Actuation System Design Optimization for Lower Limb Assistive Robotic Exoskeletons

Assistive lower limb robotic exoskeletons are wearable devices that support people with impaired gaits to perform activities of daily living (ADL) independently. The rapid increase in the mobility disorders in the growing population has a significant impact on the demand of wearable devices. Consequently, the requirement to develop efficient wearable devices that meet the needs of the users has increased.
This study is oriented towards developing lightweight, power efficient and powerful assistive robotic exoskeletons with a focus on the actuation aspect. An analysis of the gait pathologies among different categories of patients reveals a significant difference in the spatio-temporal, kinematic and kinetic requirements of the impaired gait subjects as compared to the healthy users. Therefore, suitable powered assistive devices have to be developed to address the demand of the users. Following the assessment of the support requirements of the users, the number of degrees of freedom of the device was identified to evaluate an actuator design solution to determine an optimal motor size and transmission mechanism for a rigid actuation system. Part of this study also includes the elastic actuators that were used in two basic configurations as series and parallel elastic configurations. Elastic element was introduced into the system to reduce the power flow requirements of the actuation system. It was beneficial for the reduction of the actuator size and to increase the efficiency of the system. The spring optimization techniques were explored that lead to a decrease in the kinetic requirements of the system. The analysis showed that a parallel elastic actuator (PEA) was able to reduce significant amount of the power requirements of the system, while series elastic actuator (SEA) has a marginal impact on the overall efficiency of the system.
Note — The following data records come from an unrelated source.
This is an optimization exercise on Yosys and OpenROAD, whose aim is small area, a short achievable clock period and few clock cycles per item, not a production implementation. Where RTL was checked, it was by simulation tests only, not by an equivalence proof against the original. Function not checked in run 1: the RTL went through the layout flow alone.

## flow/design.v (module list and top-level ports; edited modules follow where they fit)
// module idc_controller: 30 lines
// module idc_datapath: 2018 lines
// module idc_fa: 10 lines
// module idc_gp: 8 lines
// module inclusive_day_count_between_dates: 44 lines
module inclusive_day_count_between_dates #(
	parameter int unsigned MAX_YEAR = 9999
) (
	input  logic        clk,
	input  logic        arst_n,
	input  logic        dates_valid,
	output logic        dates_ready,
	input  logic [4:0]  dates_start_day,
	input  logic [3:0]  dates_start_month,
	input  logic [13:0] dates_start_year,
	input  logic [4:0]  dates_end_day,
	input  logic [3:0]  dates_end_month,
	input  logic [13:0] dates_end_year,
	output logic        result_valid,
	input  logic        result_ready,
	output logic [21:0] result_day_count,
	output logic        result_order_error
);
  // ...
==> flow/flow/run.sh <==
#!/bin/bash
# The standard layout (the standard.sh, unchanged synthesis), with the
# port buffers made from the smallest buffer cell instead of the default
# choice; the resizer still upsizes them where timing needs it. ORFS writes
# each step's full log under orfs/logs; make's own output goes to
# standard.log.
set -uo pipefail
bash standard.sh "BUFFER_PORTS_ARGS=-buffer_cell sky130_fd_sc_hd__buf_1" finish > standard.log 2>&1
==> flow/standard.sh <==
#!/bin/bash
# synth_recipe.tcl (not shown) runs the flow's synth.tcl, then flattens the netlist and writes it again
# the make line also repeats each setting of config.mk as NAME=value (left out here)
make -C /OpenROAD-flow-scripts/flow DESIGN_CONFIG=/design/flow/config.mk WORK_HOME=/design/flow/orfs CLKGATE_MAP_FILE= SYNTH_SCRIPT=/design/flow/synth_recipe.tcl "${@:-finish}"
==> flow/config.mk <==
export PLATFORM = sky130hd
export DESIGN_NAME = inclusive_day_count_between_dates
export DESIGN_NICKNAME = inclusive_day_count_between_dates
export VERILOG_FILES = /design/flow/design.v
export SDC_FILE = /design/flow/constraint.sdc
export NUM_CORES = 4
export LEC_CHECK = 0
export CAP_MARGIN = 20
export CORE_MARGIN = 2
export CORE_UTILIZATION = 40
export CTS_BUF_LIST = sky130_fd_sc_hd__clkbuf_8
export SETUP_SLACK_MARGIN = 5
export SLEW_MARGIN = 20
export SYNTH_HIERARCHICAL = 1
==> flow/constraint.sdc <==
create_clock -name core_clock -period 10.0 [get_ports {clk}]
set_input_delay 2.0000 -clock core_clock [delete_from_list [all_inputs] [get_ports {clk}]]
set_output_delay 2.0000 -clock core_clock [all_outputs]
set_load 0.01 [all_outputs]
==> run notes, run 1 <==
CTS tree -> built
status -> timing/DRC/antenna clean
comb_multi_in -> 752
met3 WL -> 678 microns
Layout Area Growth over Synthesis -> 16.7%
Fin Setup TNS -> 0 ns
post-synthesis register bit count -> 68
postcts setup bufs -> 3
wire length per cell -> 16.0 microns
Crit Path Category -> reg -> reg
clock root cell -> clkbuf_8
biggest regs -> u_dp.r_q: 23 flops, u_dp.da_q: 13 flops, u_dp.v_q: 10 flops
Worst setup EP type -> flop
area of the multi-input gates -> 8510 sq um
placed cell area -> 11100 sq um
CP max stage cell -> fa_1
CTS H-tree lvls -> 3
worst skew pair latency -> 0.37 ns
Critical Path Stages -> 19
Final Hold Fails -> 0
commonest cells after routing, fill and taps aside -> ha_1 (155), a21o_1 (127), fa_1 (119)
DR WL met2 -> 9.58 mm
RSZ-0062 raised after global routing -> true
clock buffer count -> 9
An actuator design solution was developed for the elastic actuators to determine an ideal solution for the motor and transmission mechanism for an elastic actuation system. Furthermore, the redundancy of an actuation system was also analysed in which the output power of the system is distributed between the two motors. The redundant rigid and elastic systems were investigated. The benefits of an elastic system as a variable stiffness actuator in a dual arrangement were assessed. An optimized design solution for a dual system was developed to evaluate an optimal dual actuation system for a rigid and elastic system.
Based on the outcomes of the actuator design solutions for a rigid and elastic systems in a single and dual arrangements, the optimal actuation systems were implemented and validated using a virtual prototype of an assistive robotic exoskeleton.